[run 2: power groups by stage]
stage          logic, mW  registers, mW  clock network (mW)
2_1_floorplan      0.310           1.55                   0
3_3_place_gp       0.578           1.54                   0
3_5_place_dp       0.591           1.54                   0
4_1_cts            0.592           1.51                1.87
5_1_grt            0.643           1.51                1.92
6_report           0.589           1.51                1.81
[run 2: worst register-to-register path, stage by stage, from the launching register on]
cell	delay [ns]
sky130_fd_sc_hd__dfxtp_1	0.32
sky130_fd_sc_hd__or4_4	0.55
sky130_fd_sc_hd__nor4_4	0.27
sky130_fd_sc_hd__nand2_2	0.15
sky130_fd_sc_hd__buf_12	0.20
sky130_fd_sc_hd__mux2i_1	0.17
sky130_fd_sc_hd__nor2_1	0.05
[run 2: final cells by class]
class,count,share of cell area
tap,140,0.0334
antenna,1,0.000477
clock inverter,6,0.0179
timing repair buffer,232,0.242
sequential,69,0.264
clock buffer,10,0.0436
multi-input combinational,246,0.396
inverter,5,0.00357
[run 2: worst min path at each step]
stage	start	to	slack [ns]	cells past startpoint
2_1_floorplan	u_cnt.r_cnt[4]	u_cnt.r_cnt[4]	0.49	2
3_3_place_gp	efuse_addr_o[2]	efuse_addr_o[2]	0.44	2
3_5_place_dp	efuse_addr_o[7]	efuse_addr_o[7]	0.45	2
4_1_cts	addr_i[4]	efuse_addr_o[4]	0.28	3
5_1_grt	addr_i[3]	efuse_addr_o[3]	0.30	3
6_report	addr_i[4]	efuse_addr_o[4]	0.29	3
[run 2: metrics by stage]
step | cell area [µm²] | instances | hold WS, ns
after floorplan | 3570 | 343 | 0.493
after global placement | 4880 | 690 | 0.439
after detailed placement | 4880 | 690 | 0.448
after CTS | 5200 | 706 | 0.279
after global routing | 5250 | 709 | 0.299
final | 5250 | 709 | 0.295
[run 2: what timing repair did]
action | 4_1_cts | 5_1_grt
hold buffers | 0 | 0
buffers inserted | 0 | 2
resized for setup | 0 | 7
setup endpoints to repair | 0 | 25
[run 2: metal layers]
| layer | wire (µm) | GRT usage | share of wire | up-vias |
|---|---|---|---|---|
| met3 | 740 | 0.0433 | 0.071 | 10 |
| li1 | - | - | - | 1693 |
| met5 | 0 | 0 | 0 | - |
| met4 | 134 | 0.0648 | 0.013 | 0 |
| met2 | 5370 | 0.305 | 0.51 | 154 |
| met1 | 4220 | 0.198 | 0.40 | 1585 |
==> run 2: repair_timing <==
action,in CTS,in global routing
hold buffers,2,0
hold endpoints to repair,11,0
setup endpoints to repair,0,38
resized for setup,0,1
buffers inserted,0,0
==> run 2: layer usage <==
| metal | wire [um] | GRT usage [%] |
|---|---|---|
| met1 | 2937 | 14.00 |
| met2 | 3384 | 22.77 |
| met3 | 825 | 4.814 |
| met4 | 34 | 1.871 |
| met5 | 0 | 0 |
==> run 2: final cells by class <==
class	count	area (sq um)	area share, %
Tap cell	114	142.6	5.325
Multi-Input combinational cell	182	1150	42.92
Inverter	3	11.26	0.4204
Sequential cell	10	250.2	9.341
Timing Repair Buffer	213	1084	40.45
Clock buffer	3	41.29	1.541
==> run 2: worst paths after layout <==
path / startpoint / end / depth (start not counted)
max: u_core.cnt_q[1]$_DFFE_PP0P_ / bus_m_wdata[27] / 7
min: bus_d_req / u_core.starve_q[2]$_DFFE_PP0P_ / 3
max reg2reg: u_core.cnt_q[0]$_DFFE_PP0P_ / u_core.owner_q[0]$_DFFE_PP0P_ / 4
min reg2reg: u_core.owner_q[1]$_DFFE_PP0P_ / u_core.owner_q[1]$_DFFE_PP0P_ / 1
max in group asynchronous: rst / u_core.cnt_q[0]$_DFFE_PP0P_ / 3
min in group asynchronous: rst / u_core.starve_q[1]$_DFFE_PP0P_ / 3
`config.mk`:
```
export PLATFORM = sky130hd
export DESIGN_NAME = rvmmio_bus
export DESIGN_NICKNAME = d
export VERILOG_FILES = /design/src/rtl/rvmmio_bus.sv
export SDC_FILE = /design/constraint.sdc
export NUM_CORES = 1
export LEC_CHECK = 0
export BUFFER_PORTS_ARGS = -buffer_cell sky130_fd_sc_hd__buf_2
export CORE_MARGIN = 2
export CORE_UTILIZATION = 50
export DETAILED_ROUTE_END_ITERATION = 8
export PLACE_DENSITY = 0.76
export REMOVE_ABC_BUFFERS = 1
export SLEW_MARGIN = 30
export SYNTH_ARGS = -nofsm -noshare
export SYNTH_HDL_FRONTEND = slang
export SYNTH_SLANG_ARGS = --single-unit
```
`constraint.sdc`:
```
create_clock -name clk -period 4.5 [get_ports clk]
set_input_delay 0.9 -clock clk [delete_from_list [all_inputs] [get_ports clk]]
set_output_delay 0.9 -clock clk [all_outputs]
set_load 0.05 [all_outputs]
```
--- src/rtl/shift_reg.sv ---
// shift_reg: sample-history register for a one-bit sample stream.
//
// On each accepted sample the caller-supplied previous history word is shifted
// left one place with the new sample inserted at bit 0, and the result is
// registered. Bit k of the history holds x[n-k] for k = 0..50. The history
// storage itself lives in the parent, which normally feeds shiftreg_new back
// into shiftreg_prev.
//
// Optional feature macro: SHIFTREG_ONES_COUNT_EN adds a registered population
// count of the new history word on ones_count.
//
// Ports:
//   clk            in   1   system clock, rising edge
//   reset_n        in   1   synchronous active-low reset, overrides ready_in
//   ready_in       in   1   sample strobe, x_n is valid this cycle
//   x_n            in   1   current sample bit x[n]
//   shiftreg_prev  in   51  previous history word, sampled only on accept
//   shiftreg_new   out  51  registered updated history word
//   valid_out      out  1   one-cycle pulse, shiftreg_new updated on this edge
//   fill_count     out  6   samples accepted since reset, saturates at 51
//   full           out  1   fill_count has reached 51, sticky until reset
//   ones_count     out  6   popcount of shiftreg_new (SHIFTREG_ONES_COUNT_EN)

module shift_reg (
  input  logic        clk,
  input  logic        reset_n,
  input  logic        ready_in,
  input  logic        x_n,
  input  logic [50:0] shiftreg_prev,
  output logic [50:0] shiftreg_new,
  output logic        valid_out,
  output logic [5:0]  fill_count,
  output logic        full
`ifdef SHIFTREG_ONES_COUNT_EN
  ,
  output logic [5:0]  ones_count
`endif
);

  localparam int unsigned Width = 51;
  localparam logic [5:0]  FillMax = 6'd51;

  logic [Width-1:0] r_shift;
  logic             r_valid;
  logic [5:0]       r_fill;
  logic             r_full;

  logic [Width-1:0] w_shift_next;
  logic [5:0]       w_fill_next;

  // Bit 50 of the previous word falls off the top.
  assign w_shift_next = {shiftreg_prev[Width-2:0], x_n};
  assign w_fill_next  = (r_fill == FillMax) ? FillMax : r_fill + 6'd1;

  always_ff @(posedge clk) begin
    if (!reset_n) begin
      r_shift <= '0;
      r_valid <= 1'b0;
      r_fill  <= '0;
      r_full  <= 1'b0;
    end else begin
      r_valid <= ready_in;
      if (ready_in) begin
        r_shift <= w_shift_next;
        r_fill  <= w_fill_next;
        if (w_fill_next == FillMax) begin
          r_full <= 1'b1;
        end
      end
    end
  end

  assign shiftreg_new = r_shift;
  assign valid_out    = r_valid;
  assign fill_count   = r_fill;
  assign full         = r_full;

`ifdef SHIFTREG_ONES_COUNT_EN
  logic [5:0] r_ones;
  logic [5:0] w_ones_next;

  // Count is taken on the word about to be registered so it lines up with
  // shiftreg_new on the same edge.
  always_comb begin
    w_ones_next = '0;
    for (int i = 0; i < Width; i++) begin
      w_ones_next = w_ones_next + {5'd0, w_shift_next[i]};
    end
  end

  always_ff @(posedge clk) begin
    if (!reset_n) begin
      r_ones <= '0;
    end else if (ready_in) begin
      r_ones <= w_ones_next;
    end
  end

  assign ones_count = r_ones;
`endif

endmodule
### src/rtl/tick_divider_bank.sv
// Bank of NCH independent clock-enable generators. Each channel counts
// 0..div and, on reaching div, emits a one-cycle tick and toggles its level.
// Channels can pause or clear while go is low, and a sync strobe realigns
// every channel to phase zero without touching the divisors.
module tick_divider_bank #(
  parameter int                  NCH         = 3,
  parameter int                  CW          = 26,
  parameter logic [NCH*CW-1:0]   DIV_INIT    = {26'd5000000, 26'd5000000, 26'd28100},
  parameter logic [NCH-1:0]      CLR_ON_STOP = 3'b001
) (
  input  logic               clk,
  input  logic               reset,
  tick_divider_bank_if.slave bus
);

  localparam logic [CW-1:0] ONE = CW'(1);

  logic [CW-1:0]  cnt_q [NCH];
  logic [CW-1:0]  cnt_d [NCH];
  logic [CW-1:0]  div_q [NCH];
  logic [CW-1:0]  div_d [NCH];
  logic [NCH-1:0] level_q, level_d;
  logic [NCH-1:0] tick_q,  tick_d;

  // Next-state for every channel: sync > stop > count, with divisor writes
  // applied on top in the same edge.
  always_comb begin
    for (int i = 0; i < NCH; i++) begin
      // NOTE: every output of this block gets a default first, so no path
      // leaves a variable unassigned and no latch is inferred.
      cnt_d[i]   = cnt_q[i];
      div_d[i]   = div_q[i];
      level_d[i] = level_q[i];
      tick_d[i]  = 1'b0;

      if (bus.sync) begin
        cnt_d[i]   = '0;
        level_d[i] = 1'b0;
      end else if (!bus.go) begin
        if (CLR_ON_STOP[i]) begin
          cnt_d[i]   = '0;
          level_d[i] = 1'b0;
        end
      end else if (cnt_q[i] == div_q[i]) begin
        cnt_d[i]   = '0;
        level_d[i] = ~level_q[i];
        tick_d[i]  = 1'b1;
      end else begin
        cnt_d[i] = cnt_q[i] + ONE;
      end

      // The terminal compare above used the old divisor; the new one takes
      // over from the next cycle. A counter that would land beyond the new
      // divisor restarts at zero so it can never run up to the 2^CW wrap.
      if (bus.load && (bus.load_ch == 4'(i))) begin
        div_d[i] = bus.load_div;
        if (cnt_d[i] > bus.load_div) begin
          cnt_d[i] = '0;
        end
      end
    end
  end

  // Channel state registers; divisors return to their build-time values.
  always_ff @(posedge clk or negedge reset) begin
    if (!reset) begin
      for (int i = 0; i < NCH; i++) begin
        // NOTE: the divisor array is a handful of flops, not a RAM, so it is
        // safe and required to reset it to known per-channel values.
        cnt_q[i] <= '0;
        div_q[i] <= DIV_INIT[i*CW +: CW];
      end
      level_q <= '0;
      tick_q  <= '0;
    end else begin
      // NOTE: non-blocking assignments so every register samples the
      // pre-edge state, independent of statement order.
      for (int i = 0; i < NCH; i++) begin
        cnt_q[i] <= cnt_d[i];
        div_q[i] <= div_d[i];
      end
      level_q <= level_d;
      tick_q  <= tick_d;
    end
  end

  assign bus.level = level_q;
  assign bus.tick  = tick_q;

endmodule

★ ★ ★ ★ ★

Your goal
Return each line of the data that contains the string "step".

Answer below
[run 2: worst min path at each step]
step | cell area [µm²] | instances | hold WS, ns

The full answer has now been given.